Yeah Thank you @gr8nishan …Now I built a comlpete new project from the deepspeech 0.3.0 release with the respective requirements.txt packages and native_client.amd64.cpu.linux.tar.xz file from the releases tensorflow version = 1.11.0. And I am getting this issue now…

('Preprocessing', ['/home/userk/DeepSpeechPro/datasets/train/train.csv'])
Traceback (most recent call last):
File "DeepSpeech.py", line 1988, in 
tf.app.run(main)
File "/home/userk/.local/lib/python2.7/site-packages/tensorflow/python/platform/app.py", line 125, in run
_sys.exit(main(argv))
File "DeepSpeech.py", line 1944, in main
train()
File "DeepSpeech.py", line 1468, in train
hdf5_cache_path=FLAGS.train_cached_features_path)
File "/home/userk/DeepSpeechPro/DeepSpeech2/DeepSpeech-0.3.0/util/preprocess.py", line 68, in preprocess
out_data = pmap(step_fn, source_data.iterrows())
File "/home/userk/DeepSpeechPro/DeepSpeech2/DeepSpeech-0.3.0/util/preprocess.py", line 13, in pmap
results = pool.map(fun, iterable)
File "/usr/lib/python2.7/multiprocessing/pool.py", line 251, in map
return self.map_async(func, iterable, chunksize).get()
File "/usr/lib/python2.7/multiprocessing/pool.py", line 567, in get
raise self._value
AttributeError: 'Series' object has no attribute 'transcript'

gr8nishan · December 6, 2018, 9:16am

@karthikeyank does your csv has all these three columns wav_filename, wav_filesize,transcript.
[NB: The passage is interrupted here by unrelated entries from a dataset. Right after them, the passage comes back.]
==> /design/flow/run.sh <==
#!/bin/bash
# OpenROAD 26Q1-2900-gdf79404cd8, Yosys 0.63+post, stock flow scripts
make -C /OpenROAD-flow-scripts/flow DESIGN_CONFIG=/design/flow/config.mk WORK_HOME=/design/flow/orfs finish
==> /design/flow/config.mk <==
export PLATFORM = sky130hd
export DESIGN_NAME = arc_tan
export DESIGN_NICKNAME = arc_tan
export VERILOG_FILES = /design/flow/design.v
export SDC_FILE = /design/flow/constraint.sdc
export NUM_CORES = 4
export LEC_CHECK = 1
export CORE_UTILIZATION = 40
==> /design/flow/constraint.sdc <==
current_design arc_tan

set clk_period 18.3
set clk_io_pct 0.2

create_clock -name clk0 -period $clk_period

set non_clock_inputs [all_inputs -no_clocks]
set_input_delay [expr $clk_period * $clk_io_pct] -clock clk0 $non_clock_inputs
set_output_delay [expr $clk_period * $clk_io_pct] -clock clk0 [all_outputs]
==> /design/flow/design.v <==
module arc_tan(
  input   logic   signed [10:0]  Gx, Gy,
  output  logic          [1:0]   angle  
);
  logic [10:0] Gx_u, Gy_u;  
  logic [21:0] Gx_cl, Gx_ch;  
  logic [21:0] Gy_c;  
  always_comb begin
    angle = 2'b00; 
    Gx_u  = Gx[10] ? (~Gx + 1'b1) : Gx;
    Gy_u  = Gy[10] ? (~Gy + 1'b1) : Gy;
    Gx_cl = Gx_u * 424;
    Gx_ch = Gx_u * 2472;
    Gy_c = (Gy_u << 10);
    if (Gx == 0 && Gy == 0) begin
      angle = 2'b00; 
    end
    else if (Gx == 0) begin
      angle = 2'b10; 
    end
    else if (Gy == 0) begin
      angle = 2'b00; 
    end
    else begin
      if      (Gy_c <= Gx_cl) angle = 2'b00;
      else if (Gy_c >= Gx_ch) angle = 2'b10;
      else begin
        if (((Gx > 0) && (Gy > 0)) || ((Gx < 0) && (Gy < 0))) 
          angle = 2'b01;
        else  
          angle = 2'b11;
      end 
    end
  end
endmodule: arc_tan
==> impl_metrics.tcl <==
# place-and-route summary
set metrics [dict create \
    status "finished clean" \
    nClkBuffers 0 \
    vias 3070 \
    worst_slew_pin_slew_ns 0.823 \
    fin_util_pct 45.3 \
    hp-start "Gy[9]" \
    synthAoiAreaFrac_pct 15.7 \
    setup_tns_ns 0 \
    synth_area_um2 3800 \
    drc 0 \
    max_stage_delay_ns 0.73 \
    grt.overflow.total 0 \
    drt_iter0_drc 146 \
    placedCellCount 592 \
    slew_viol_final 0 \
    antenna_found_initial 0 \
    crit_buf_inv 6 \
    power_uw 726 \
    slew_headroom_pct 44.7 \
    fp.dieH_um 99.4 \
    setup_slack_ns 3.49 \
    switching_share_pct 56.2 \
    top_logic_kind "adder cells" \
    simple_gate_share_pct 12.2 \
    yosys.area.top_type "ha_1" \
    grt_usage_pct 18.7 \
    final.min_clock_period_ns 14.81 \
    worstHoldEndpoint "angle[1]" \
    grt_max_degree 14 \
    top_cell "ha_1" \
    ff_count 0 \
    gp_congestion 0.922 \
    fp_util_pct 41.3 \
    synth.distinct_cells 49 \
    fmaxAchievable_mhz 67.5 \
    vias_per_cell 5.19 \
    power_density_nw_per_um2 174 \
    chipArea_um2 9880 \
    syn_avg_cell_area_um2 8.27 \
    critPathSlowestCell "a2111oi_0" \
    dpl_cell_area_um2 4170 \
    drive_above_1_share_pct 1.87 \
    syn_inst 459 \
    worst-path-max-fanout 9 \
    io_buffers 24 \
    comb_area_um2 3410 \
    p_switching_uw 408 \
    dp_slack_ns 3.50 \
    placeableCoreArea_um2 9200 \
    cts.repair.resized 0 \
    top_area_share_pct 33.3 \
    hold_class "in -> out" \
    synth_stat.cells 459 \
    ys_seq_share_pct 0 \
    grt_first_pass_wirelength_mm 14.2 \
    arrival_ns 11.15 \
    adder_share_pct 52.3 \
    leakagePower_nw 2.13 \
    dr.pass1.iters 4 \
    hold-worst-slack_ns 8.57 \
    crit_family "adder cells" \
    fp-row-count 35 \
    cap_violations 0 \
    fillers 893 \
    setup_viol 0 \
    rsz0062_at_grt "no" \
    worst_setup_path_end_kind "primary output" \
    synth_warnings 1 \
    grt_pass1_vias 2837 \
    ios 24 \
    ys_sh_xor_pct 9.46 \
    chipWidth_um 99.4 \
    final_area_um2 4170 \
    yosys_area_um2 3800 \
    regArea_um2 0 \
    cp-startpoint "Gx[0]" \
    mux_area_share_pct 0.297 \
    max-vdd-ir-drop_mv 0.0634 \
    cts_setup_buffers 0 \
    postCtsHoldBufs 0 \
    tool_warnings 34 \
    required_ns 14.64 \
    internal-power_uw 318 \
    area_growth_pct 9.79 \
    routed_wl_mm 8.59 \
    combPwrFrac_pct 100.0 \
    hold_depth 4 \
    wl_per_cell_um 14.5 \
    power_frac_seq_pct 0 \
    antenna_cells 0 \
    p_clk_share_pct 0 \
    start_kind "input port" \
    topCellsByArea "ha_1 (33%), fa_1 (19%), inv_1 (9.9%)" \
    fin_cells 592 \
    hpwlAfterDp_mm 7.87 \
    ys_top_cells_by_count "ha_1 (101), inv_1 (100), fa_1 (36)" \
    finalCritPeriodShare_pct 80.9 \
    hold_violations 0 \
    antenna_left 0 \
    crit_type "in -> out" \
]
## placed cells by master (no fill, tap or decap), types with 4 or more instances in the layout
master	n
ha_1	101
inv_1	100
fa_1	36
xnor2_1	26
nand2_1	25
clkdlybuf4s50_1	24
a21oi_1	21
nor2_1	20
o21ai_0	19
xor2_1	15
nor3_1	11
o21a_1	7
o31ai_1	6
a211oi_1	6
a21o_1	6
nand2b_1	5
nand3_1	5
nand4_1	4
## power by group through the flow
stage | sequential, mW | clock [mW] | combinational (mW)
4_1_cts | 0 | 0 | 0.731
5_1_grt | 0 | 0 | 0.833
6_report | 0 | 0 | 0.726
## area by class of cell
class / count / share of cell area, %
inverters: 100 / 9.01
repair buffers: 24 / 5.76
well taps: 111 / 3.33
multi-input cells: 357 / 81.9
## worst max path at each step
stage                       to  cells after the start
final                 angle[0]                     26
after global routing  angle[0]                     26
after CTS             angle[0]                     26
## metal layers
metal | global-route usage [%] | part of all wire (%) | vias up
met3 | 2.43 | 4.0 | 0
li1 | - | - | 1606
met5 | 0 | 0 | -
met2 | 29.7 | 45 | 54
met4 | 0 | 0 | 0
met1 | 29.4 | 51 | 1410
## cell families (layout without fill, tap and decap cells)
| logic type | count (synthesis) | after routing |
|---|---|---|
| buffers and inverters | 102 | 124 |
| AND-OR/OR-AND | 88 | 88 |
| multiplexers | 1 | 1 |
| XOR/XNOR | 41 | 41 |
| AND/OR/NAND/NOR | 90 | 90 |
| adder cells (fa/ha/maj) | 137 | 137 |
No activity file was given, so power comes from the tool's default toggle rates.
It looks like if transcript column is missing from your csv. Also make sure that you have these three as headers present in your csv.

karthikeyank · December 6, 2018, 9:21am

yes all three columns are present…
here is a snap

lissyx · December 6, 2018, 3:27pm

Again, no screenshots, share the file. We might be missing a lot of informations. And again, stop asking the same question everywhere …
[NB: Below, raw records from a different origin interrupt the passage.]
==> flow/design.v <==
`timescale 1ns / 1ps
module Receiver(
      input              CLOCK_125_p,  
      output     [7:0]  LEDR,
      output reg check_parity,  
      input      Rx);
reg [7:0] sent_data=0;
reg [3:0] counter=0;
reg [1:0] tmp=0;
wire check;
always @(posedge CLOCK_125_p) begin
tmp[0] <= Rx;
tmp[1] <= tmp[0];
end
assign check = (tmp==2'b11)&(Rx==0)&(counter==0);
assign LEDR[7:0]= (counter==0)?sent_data:0;
reg receive_enable = 0;
always @(posedge CLOCK_125_p, posedge check) begin
if(check) begin
sent_data <= 0;
counter <=0;
receive_enable <= 1;
end
else if(receive_enable) begin
counter <= counter+1;
	if(counter<8)
		sent_data[counter] <= Rx;
	else if(counter==8)
		check_parity = ((^sent_data)==Rx);
	else begin
		counter <= 0;
		receive_enable <= 0;
	end
end
end
endmodule
`timescale 1ns / 1ps
module Transmitter(
      input              CLOCK_125_p,  
      input       [2:0]  KEY,
      output      Tx,
      input       [7:0]  SW);
reg [11:0] Register_for_input_data;		
reg [3:0] counter;
reg sent_data;
assign Tx=sent_data;
wire check_btn1;  
reg tmp_btn1;
always @(posedge CLOCK_125_p) begin  
tmp_btn1<=KEY[1];
end
assign check_btn1=(tmp_btn1&(KEY[1]==0));
wire check_btn2;  
reg tmp_btn2;
always @(posedge CLOCK_125_p) begin  
tmp_btn2<=KEY[2];
end
assign check_btn2=(tmp_btn2&(KEY[2]==0));
always @(posedge CLOCK_125_p, negedge KEY[0]) begin
if(~KEY[0]) begin
Register_for_input_data[9:1] <= 0;  
Register_for_input_data[0] <= 1;  
Register_for_input_data[11:10] <= 2'b11;  
counter <= 0;
sent_data <= 1;  
end
else if(check_btn1) begin  
Register_for_input_data[8:1] <= SW;
Register_for_input_data[9] <= ^SW;
end
else if(check_btn2) begin
Register_for_input_data[0] <= 0;
Register_for_input_data[11:10] <= 2'b11;
end
else if(Register_for_input_data[0]==0) begin
sent_data <= Register_for_input_data[counter];
counter <= counter+1;
	if(counter==11)
	Register_for_input_data[0] <= 1;
end
else begin
counter <= 0;
end
end
endmodule
`timescale 1ns / 1ps
module UART(
		input CLOCK_125_p, 
      input [2:0] KEY,
		input [7:0] SW,
		input Rx,
		output Tx,
      output [7:0] LEDR,
		output check_parity  
    );
wire clock_for_Transmitter, clock_for_Receiver;
wire [11:0] Register_for_input_data;
assign Register_for_input_data = Transmitter00.Register_for_input_data;
parameter integer counter_ceil_tr = 2604; 
parameter integer counter_ceil_rec = 2604; 
clock_divider #(counter_ceil_tr) clock_divider_for_transmitter(
	.clk_in(CLOCK_125_p),.rst(KEY[0]),.clk_out(clock_for_Transmitter)
);
clock_divider #(counter_ceil_rec) clock_divider_for_receiver(
	.clk_in(CLOCK_125_p),.rst(KEY[0]),.clk_out(clock_for_Receiver)
);
Transmitter Transmitter00(
	.CLOCK_125_p(clock_for_Transmitter),
	.KEY(KEY),.Tx(Tx),.SW(SW));
Receiver Receiver00(
	.CLOCK_125_p(clock_for_Receiver),
	.Rx(Rx),.LEDR(LEDR),.check_parity(check_parity)
);
endmodule
`timescale 1ns / 1ps
module clock_divider(
    input clk_in,rst,
    output clk_out
    );
parameter integer counter_ceil = 2603;
reg [25:0] counter;
reg clock;
assign clk_out = clock;
always @(posedge clk_in, negedge rst) begin
if(~rst) begin
	counter <= 0;
	clock <= 0;
end
else begin
	counter <= counter + 1;
	if(counter==counter_ceil) begin
		counter <= 0;
		clock <= ~clock;
	end
end
end
endmodule
module baseline_c5gx(
      input              CLOCK_125_p,  
      input              CLOCK_50_B5B,  
      input              CLOCK_50_B6A,
      input              CLOCK_50_B7A,  
      input              CLOCK_50_B8A,
      inout       [35:0] GPIO,
      input       [2:0]  KEY,
      output      [9:0]  LEDR,
      input       [7:0]  SW);
UART #(.counter_ceil_tr(2604),.counter_ceil_rec(2604))uut (
		.CLOCK_125_p(CLOCK_50_B5B), 
		.KEY(KEY), 
		.SW(SW), 
		.Rx(GPIO[1]), 
		.Tx(GPIO[0]), 
		.LEDR(LEDR[7:0]), 
		.check_parity(LEDR[8])
	);
endmodule
==> flow/run.sh <==
#!/bin/bash
# OpenROAD 26Q1-2900-gdf79404cd8, Yosys 0.63+post, stock flow scripts
make -C /OpenROAD-flow-scripts/flow DESIGN_CONFIG=/design/flow/config.mk WORK_HOME=/design/flow/orfs finish
==> flow/config.mk <==
export PLATFORM = sky130hd
export DESIGN_NAME = baseline_c5gx
export DESIGN_NICKNAME = baseline_c5gx
export VERILOG_FILES = /design/flow/design.v
export SDC_FILE = /design/flow/constraint.sdc
export NUM_CORES = 4
export LEC_CHECK = 1
export CORE_UTILIZATION = 40
==> flow/constraint.sdc <==
current_design baseline_c5gx

set clk_period 5.9
set clk_io_pct 0.2

create_clock -name clk0 -period $clk_period [get_ports {CLOCK_50_B5B}]

set non_clock_inputs [all_inputs -no_clocks]
set_input_delay [expr $clk_period * $clk_io_pct] -clock clk0 $non_clock_inputs
set_output_delay [expr $clk_period * $clk_io_pct] -clock clk0 [all_outputs]
==> run notes <==
run results: post-synth cell types=47, #FFs+latches synth=87, Yosys chip area=4280 µm², io pins=62, register area share after synthesis=0.506, Mapped Area=roughly 4300 µm², syn avg cell area=10.3 µm², hpwl dp=5120 µm, post-synthesis async set-or-reset flop share=0.943, CTS max path bufs=2, placed insts=565, Top cells by area=dfrtp_1, xnor2_1, nand2_1, nand3_1, nor2_1, Commonest flop=dfrtp_1, Placer Congestion=0.832, failing step=4_1_cts, Placed Area=4620 µm², EDFF count, synth=1, Rows=37, register pins left without a clock=33, postcts setup bufs=0, Init Core Util=0.414, # Cells Yosys=414, Die H=105 µm, Run Error=[error] [KeplerFormal.cpp:679] Workflow failed: Iso has multiple drivers: .GPIO0, GPIO[0]$_DFFE_PN1P_.Q0, Die W=105 µm, count leader, synth=dfrtp_1, status=did not finish, PostCTS Resize Cnt=0, IO buf count=20, post-cts hold buffer count=0, Synth top area share=0.462, CTS Buf Count=5, H-tree levels=2, cell taking the most area after synthesis=dfrtp_1, synthesized instance count=about 410, CTS root buf=clkbuf_8, Synth top cells by count=dfrtp_1, xnor2_1, nand2_1, Ys Warns=9, endpoints left unconstrained=79
==> metrics by stage <==
step / setup WS, ns / hold slack (ns)
after floorplan: 4.28 / 0.446
after global placement: 3.74 / 0.468
after detailed placement: 3.74 / 0.469
==> kinds of logic after synthesis <==
group,count (synthesis),synth area share
xor gates and xnor gates,64,0.131
adders and majority gates,10,0.0293
DFF,87,0.506
muxes,6,0.0211
buffers and inverters,20,0.0193
other,1,0.000877
AOI/OAI and AO/OA,24,0.0380
and+or+nand+nor,202,0.254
karthikeyank · December 6, 2018, 4:04pm

Okay… The CSV file looks like…

wav_filename,wav_filesize,transcript /home/userk/DeepSpeechPro/datasets/train/chunk1.wav,15788,how can i help

and actually three persons helping me out including you, so I have to update my results to all of them right, that’s why am keep on updating my states…Sorry…

lissyx · December 6, 2018, 6:33pm

No, share the file, not it’s content: there might be some non printable char messing

karthikeyank · December 7, 2018, 4:20am

okay I check for it and update

karthikeyank · December 8, 2018, 10:03am

@lissyx yes you was correct the CSV file was corrupt due to fixed length… I have rebuilt everything and executed. Now its training… Thanks for your support Throughout…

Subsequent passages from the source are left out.